[Stored data entries]
┌──

[src/rtl/fcs_crc_acc.sv]
module fcs_crc_acc
  import tx_fcs_pkg::*;
(
  input  logic        clk,
  input  logic        rst_n,
  input  logic        clear,
  input  logic        upd,
  input  logic [7:0]  din,
  output logic [31:0] fcs
);
  logic [31:0] state_q;

  always_ff @(posedge clk or negedge rst_n) begin
    if (!rst_n)     state_q <= CRC_SEED;
    else if (clear) state_q <= CRC_SEED;
    else if (upd)   state_q <= crc32_byte(state_q, din);
  end

  assign fcs = ~state_q;
endmodule

[src/rtl/fcs_hold_line.sv]
module fcs_hold_line #(
  parameter int DEPTH = 4,
  parameter int W     = 8
) (
  input  logic         clk,
  input  logic         rst_n,
  input  logic         flush,
  input  logic         push,
  input  logic [W-1:0] din,
  output logic         full,
  output logic [W-1:0] dout
);
  localparam int FW = $clog2(DEPTH + 1);

  logic [W-1:0]  stage_q [DEPTH];
  logic [FW-1:0] fill_q;

  for (genvar i = 0; i < DEPTH; i++) begin : g_stage
    always_ff @(posedge clk or negedge rst_n) begin
      if (!rst_n)    stage_q[i] <= '0;
      else if (push) stage_q[i] <= (i == 0) ? din : stage_q[(i == 0) ? 0 : i - 1];
    end
  end

  always_ff @(posedge clk or negedge rst_n) begin
    if (!rst_n)                 fill_q <= '0;
    else if (flush)             fill_q <= '0;
    else if (push && !full)     fill_q <= fill_q + 1'b1;
  end

  assign full = (fill_q == FW'(DEPTH));
  assign dout = stage_q[DEPTH-1];
endmodule

[src/rtl/fcs_len_track.sv]
module fcs_len_track #(
  parameter int LIMIT = 60
) (
  input  logic clk,
  input  logic rst_n,
  input  logic clear,
  input  logic inc,
  output logic short_after
);
  localparam int CW = $clog2(LIMIT + 1);

  logic [CW-1:0] cnt_q;

  always_ff @(posedge clk or negedge rst_n) begin
    if (!rst_n)                           cnt_q <= '0;
    else if (clear)                       cnt_q <= '0;
    else if (inc && (int'(cnt_q) < LIMIT)) cnt_q <= cnt_q + 1'b1;
  end

  // True when the byte counted now still leaves the frame below LIMIT.
  assign short_after = (int'(cnt_q) + 1) < LIMIT;
endmodule
File: src/rtl/esc_wdog_dp.sv
module esc_wdog_dp
  import esc_wdog_pkg::*;
#(
  parameter int BASE_LOG = 4,
  parameter int TSEL_W   = 3
) (
  input  logic              clk,
  input  logic              rst_n,
  input  dpStrobe_t         strobe,
  input  logic [TSEL_W-1:0] tsel,
  output logic              atLimit
);

  localparam int CNT_W = BASE_LOG + (1 << TSEL_W) - 1;

  logic [CNT_W-1:0] count;
  logic [CNT_W:0]   span;
  logic [CNT_W:0]   lastVal;

  always_comb begin
    span    = {{CNT_W{1'b0}}, 1'b1} << (BASE_LOG + int'(tsel));
    lastVal = span - {{CNT_W{1'b0}}, 1'b1};
    atLimit = (count == lastVal[CNT_W-1:0]);
  end

  always_ff @(posedge clk or negedge rst_n) begin
    if (!rst_n) begin
      count <= '0;
    end else if (strobe.clear) begin
      count <= '0;
    end else if (strobe.advance) begin
      count <= atLimit ? '0 : count + 1'b1;
    end
  end

  assert_kick_clears_R9: assert property (@(posedge clk) disable iff (!rst_n)
    strobe.clear |=> (count == '0));

  assert_hold_when_idle_R7: assert property (@(posedge clk) disable iff (!rst_n)
    (!strobe.clear && !strobe.advance) |=> $stable(count));

  assert_count_step_R3: assert property (@(posedge clk) disable iff (!rst_n)
    (strobe.advance && !strobe.clear && !atLimit) |=> (count == $past(count) + 1'b1));

endmodule

File: src/rtl/esc_wdog_ctrl.sv
module esc_wdog_ctrl
  import esc_wdog_pkg::*;
#(
  parameter int MAX_TRIES = 7,
  parameter int RETRY_W   = $clog2(MAX_TRIES + 1)
) (
  input  logic               clk,
  input  logic               rst_n,
  input  wdogCfg_t           cfg,
  input  logic               swKickWr,
  input  logic               sleepMode,
  input  logic               hwKickPin,
  input  logic               atLimit,
  output dpStrobe_t          strobe,
  output logic               rstReq,
  output logic               wakeReq,
  output logic               irqReq,
  output logic               primFired,
  output logic               secFired,
  output logic [RETRY_W-1:0] retryCount,
  output logic               retryExhausted
);

  localparam logic [RETRY_W-1:0] TRY_LIMIT = RETRY_W'(MAX_TRIES);

  logic [2:0]         pinSync;
  logic               pinEdge;
  logic               kick;
  logic               run;
  logic               expire;
  logic               doReset;
  wdogAct_e           curAct;
  wdogStage_e         stage;
  logic [RETRY_W-1:0] retryQ;

  assign pinEdge = pinSync[2] ^ pinSync[1];
  assign kick    = (cfg.kickSrc && swKickWr) || (!cfg.kickSrc && pinEdge);
  assign run     = cfg.enable && !cfg.pause && (!sleepMode || cfg.sleepEna)
                   && (stage != STG_DONE);
  assign expire  = run && atLimit && !kick;
  assign curAct  = (stage == STG_WATCH) ? cfg.primAct : cfg.secAct;
  assign retryExhausted = (retryQ == TRY_LIMIT);
  assign doReset = expire && (curAct == ACT_RESET) && !retryExhausted;

  assign strobe.clear   = kick;
  assign strobe.advance = run;
  assign retryCount     = retryQ;

  always_ff @(posedge clk or negedge rst_n) begin
    if (!rst_n) begin
      pinSync   <= '0;
      stage     <= STG_WATCH;
      retryQ    <= '0;
      rstReq    <= 1'b0;
      wakeReq   <= 1'b0;
      irqReq    <= 1'b0;
      primFired <= 1'b0;
      secFired  <= 1'b0;
    end else begin
      pinSync <= {pinSync[1:0], hwKickPin};
      rstReq  <= doReset;
      wakeReq <= expire && (curAct == ACT_WAKE);
      irqReq  <= expire && (curAct == ACT_IRQ);
      if (expire && stage == STG_WATCH) primFired <= 1'b1;
      if (expire && stage == STG_PRIM)  secFired  <= 1'b1;
      if (kick) begin
        stage  <= STG_WATCH;
        retryQ <= '0;
      end else if (expire) begin
        if (doReset) begin
          stage  <= STG_WATCH;
          retryQ <= retryQ + 1'b1;
        end else begin
          stage <= (stage == STG_WATCH) ? STG_PRIM : STG_DONE;
        end
      end
    end
  end

  assert_one_action_R13: assert property (@(posedge clk) disable iff (!rst_n)
    $onehot0({rstReq, wakeReq, irqReq}));

  assert_irq_single_R13: assert property (@(posedge clk) disable iff (!rst_n)
    (irqReq || wakeReq || rstReq) |=> !(irqReq || wakeReq || rstReq));

  assert_retry_bound_R11: assert property (@(posedge clk) disable iff (!rst_n)
    retryCount <= TRY_LIMIT);

  assert_retry_step_R11: assert property (@(posedge clk) disable iff (!rst_n)
    $rose(rstReq) |-> (retryCount == $past(retryCount) + 1'b1));

endmodule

└──

Pick each line holding the word "pinEdge" out of the data and copy it.

  logic               pinEdge;
  assign pinEdge = pinSync[2] ^ pinSync[1];
  assign kick    = (cfg.kickSrc && swKickWr) || (!cfg.kickSrc && pinEdge);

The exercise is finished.